*What you should do*
Pull out every line below that contains the word "startReg".

** Opening Supplied material block **

### src/rtl/fri_interlock.sv
// module: cpu rewrite interlock, command sequencer and abort logic for on-chip flash
//
// Our own choices: the register offsets and the Wishbone register port.
`timescale 1ns/1ns
// ==========================================
module fri_interlock
   import fri_pkg::*;
#(
   parameter int OP_LEN = OP_CYCLES
) (
   // clock and reset
   input wire logic clk,
   input wire logic reset,
   // classic wishbone slave
   input wire logic wbCyc,
   input wire logic wbStb,
   input wire logic wbWe,
   input wire logic [4:0] wbAdr,
   input wire logic [3:0] wbSel,
   input wire logic [31:0] wbDatW,
   output logic [31:0] wbDatR,
   output logic wbAck,
   // interrupt events and pins
   input wire logic nmiEvent,
   input wire logic wdtEvent,
   input wire logic nmiPinHigh,
   // flash array side and dma hold
   output fri_cmd_t opCmd,
   output logic opStart,
   output logic opAbort,
   output logic dmaHold
);
   // ==========================================
   // bus decode
   logic wrAcc, rdAcc, selLo, abortEv, ramMode, clrModes;
   // writes land on the ack edge, so the master sees ack and the update together
   assign wrAcc = wbCyc && wbStb && wbWe && wbAck;
   // read data is captured a cycle early so it stands while ack is high
   assign rdAcc = wbCyc && wbStb && !wbWe && !wbAck;
   assign selLo = wbSel[0];
   // reset handled synchronously; events abort in either mode
   assign abortEv = nmiEvent || wdtEvent;
   // watchdog only re-initialises modes in the ram-resident mode
   assign clrModes = nmiEvent || (wdtEvent && ramMode);

   // ==========================================
   // state
   logic [7:0] modeAReg, modeANext, modeBReg, modeBNext;
   logic [2:0] armReg, armNext; // last write to each protected bit was zero
   logic [ADDR_W-1:0] targetReg, targetNext, firstReg, firstNext;
   fri_seq_t seqReg, seqNext;
   fri_op_t kindReg, kindNext;
   fri_cmd_t cmdReg, cmdNext;
   logic [31:0] cntReg, cntNext;
   logic [1:0] statReg, statNext;
   logic startReg, startNext, abortReg, abortNext, ackReg;
   logic [31:0] rdReg, rdNext;
   assign ramMode = !modeBReg[MODE_SEL_BIT];

   // ==========================================
   // next-state logic
   always_comb begin
      logic [2:0] wv;
      logic [2:0] cur;
      logic evenOk;
      wv = 3'b000;
      cur = {modeBReg[MODE_SEL_BIT], modeAReg[PROT2_BIT], modeAReg[REWR_EN_BIT]};
      evenOk = !targetReg[0] && (targetReg == firstReg);
      modeANext = modeAReg;
      modeBNext = modeBReg;
      armNext = armReg;
      targetNext = targetReg;
      firstNext = firstReg;
      seqNext = seqReg;
      kindNext = kindReg;
      cmdNext = cmdReg;
      cntNext = cntReg;
      statNext = statReg;
      startNext = 1'b0;
      abortNext = 1'b0;
      // protected bits: a one only lands right after a zero, with nmi pin high
      if (wrAcc && selLo && (wbAdr == MODE_A_OFS || wbAdr == MODE_B_OFS)) begin
         wv = (wbAdr == MODE_A_OFS) ?
            {cur[2], wbDatW[PROT2_BIT], wbDatW[REWR_EN_BIT]} :
            {wbDatW[MODE_SEL_BIT], cur[1:0]};
         for (int i = 0; i < 3; i++) begin
            if ((wbAdr == MODE_B_OFS) == (i == 2)) begin
               if (!wv[i]) begin
                  cur[i] = 1'b0;
                  armNext[i] = 1'b1;
               end else begin
                  if (armReg[i] && nmiPinHigh) begin
                     cur[i] = 1'b1;
                  end
                  armNext[i] = 1'b0;
               end
            end
         end
         modeANext[REWR_EN_BIT] = cur[0];
         modeANext[PROT2_BIT] = cur[1];
         modeBNext[MODE_SEL_BIT] = cur[2];
      end
      if (wrAcc && wbAdr == TARGET_OFS) begin
         targetNext = wbDatW[ADDR_W-1:0];
      end
      // status flags: write one to clear
      if (wrAcc && selLo && wbAdr == STATUS_OFS) begin
         statNext = statReg & ~wbDatW[1:0];
      end
      // command sequencer
      case (seqReg)
         SEQ_IDLE: begin
            if (wrAcc && selLo && wbAdr == CMD_OFS && modeAReg[REWR_EN_BIT]) begin
               firstNext = targetReg;
               if (wbDatW[7:0] == CODE_PROGRAM) begin
                  seqNext = SEQ_WAIT_DATA;
               end else if (wbDatW[7:0] == CODE_ERASE) begin
                  seqNext = SEQ_WAIT_CONF;
                  kindNext = OP_ERASE;
               end else if (wbDatW[7:0] == CODE_LOCK) begin
                  seqNext = SEQ_WAIT_CONF;
                  kindNext = OP_LOCK;
               end
            end
         end
         SEQ_WAIT_DATA: begin
            if (wrAcc && wbAdr == CMD_OFS) begin
               if (evenOk) begin
                  cmdNext = '{kind: OP_PROGRAM, addr: targetReg, data: wbDatW[15:0]};
                  startNext = 1'b1;
                  seqNext = SEQ_BUSY;
               end else begin
                  statNext[ADDR_ERR_BIT] = 1'b1;
                  seqNext = SEQ_IDLE;
               end
            end
         end
         SEQ_WAIT_CONF: begin
            if (wrAcc && wbAdr == CMD_OFS) begin
               seqNext = SEQ_IDLE;
               if (evenOk && wbDatW[7:0] == CODE_CONFIRM) begin
                  cmdNext = '{kind: kindReg, addr: targetReg, data: wbDatW[15:0]};
                  startNext = 1'b1;
                  seqNext = SEQ_BUSY;
               end else if (!evenOk) begin
                  statNext[ADDR_ERR_BIT] = 1'b1;
               end
            end
         end
         SEQ_BUSY: begin
            if (cntReg == 32'(OP_LEN - 1)) begin
               seqNext = SEQ_IDLE;
            end
         end
         default: seqNext = SEQ_IDLE;
      endcase
      cntNext = (seqNext == SEQ_BUSY && seqReg == SEQ_BUSY) ? cntReg + 32'h0000_0001 :
         32'h0000_0000;
      // interrupt abort stops the sequencer and any start in the same cycle, but an idle sequencer still accepts a command write
      if (abortEv) begin
         if (seqReg != SEQ_IDLE) begin
            seqNext = SEQ_IDLE;
            statNext[ABORT_BIT] = 1'b1;
         end
         abortNext = (seqReg == SEQ_BUSY);
         startNext = 1'b0;
         cntNext = 32'h0000_0000;
      end
      if (clrModes) begin
         modeANext = MODE_A_RST;
         modeBNext = MODE_B_RST;
         armNext = 3'b000;
      end
      modeANext[BUSY_N_BIT] = (seqNext != SEQ_BUSY);
      // read mux, unmapped offsets read zero
      rdNext = 32'h0000_0000;
      case (wbAdr)
         MODE_A_OFS: rdNext = {24'h00_0000, modeAReg};
         MODE_B_OFS: rdNext = {24'h00_0000, modeBReg};
         TARGET_OFS: rdNext = {12'h000, targetReg};
         STATUS_OFS: rdNext = {28'h000_0000, seqReg, statReg};
         default: rdNext = 32'h0000_0000;
      endcase
   end

   // ==========================================
   // registers
   always_ff @(posedge clk) begin
      if (reset) begin
         modeAReg <= MODE_A_RST;
         modeBReg <= MODE_B_RST;
         armReg <= 3'b000;
         targetReg <= '0;
         firstReg <= '0;
         seqReg <= SEQ_IDLE;
         kindReg <= OP_PROGRAM;
         cmdReg <= '0;
         cntReg <= 32'h0000_0000;
         statReg <= 2'b00;
         startReg <= 1'b0;
         abortReg <= 1'b1; // hardware reset aborts the array
         ackReg <= 1'b0;
         rdReg <= 32'h0000_0000;
      end else begin
         modeAReg <= modeANext;
         modeBReg <= modeBNext;
         armReg <= armNext;
         targetReg <= targetNext;
         firstReg <= firstNext;
         seqReg <= seqNext;
         kindReg <= kindNext;
         cmdReg <= cmdNext;
         cntReg <= cntNext;
         statReg <= statNext;
         startReg <= startNext;
         abortReg <= abortNext;
         ackReg <= wbCyc && wbStb && !wbAck;
         rdReg <= rdAcc ? rdNext : rdReg;
      end
   end

   // ==========================================
   // outputs
   assign wbAck = ackReg;
   assign wbDatR = rdReg;
   assign opCmd = cmdReg;
   assign opStart = startReg;
   assign opAbort = abortReg;
   // stalls dma in the rom-resident mode while the array is busy
   assign dmaHold = modeBReg[MODE_SEL_BIT] && !modeAReg[BUSY_N_BIT];
endmodule // fri_interlock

** Closing Supplied material block **

*Written solution*
   logic startReg, startNext, abortReg, abortNext, ackReg;
         startReg <= 1'b0;
         startReg <= startNext;
   assign opStart = startReg;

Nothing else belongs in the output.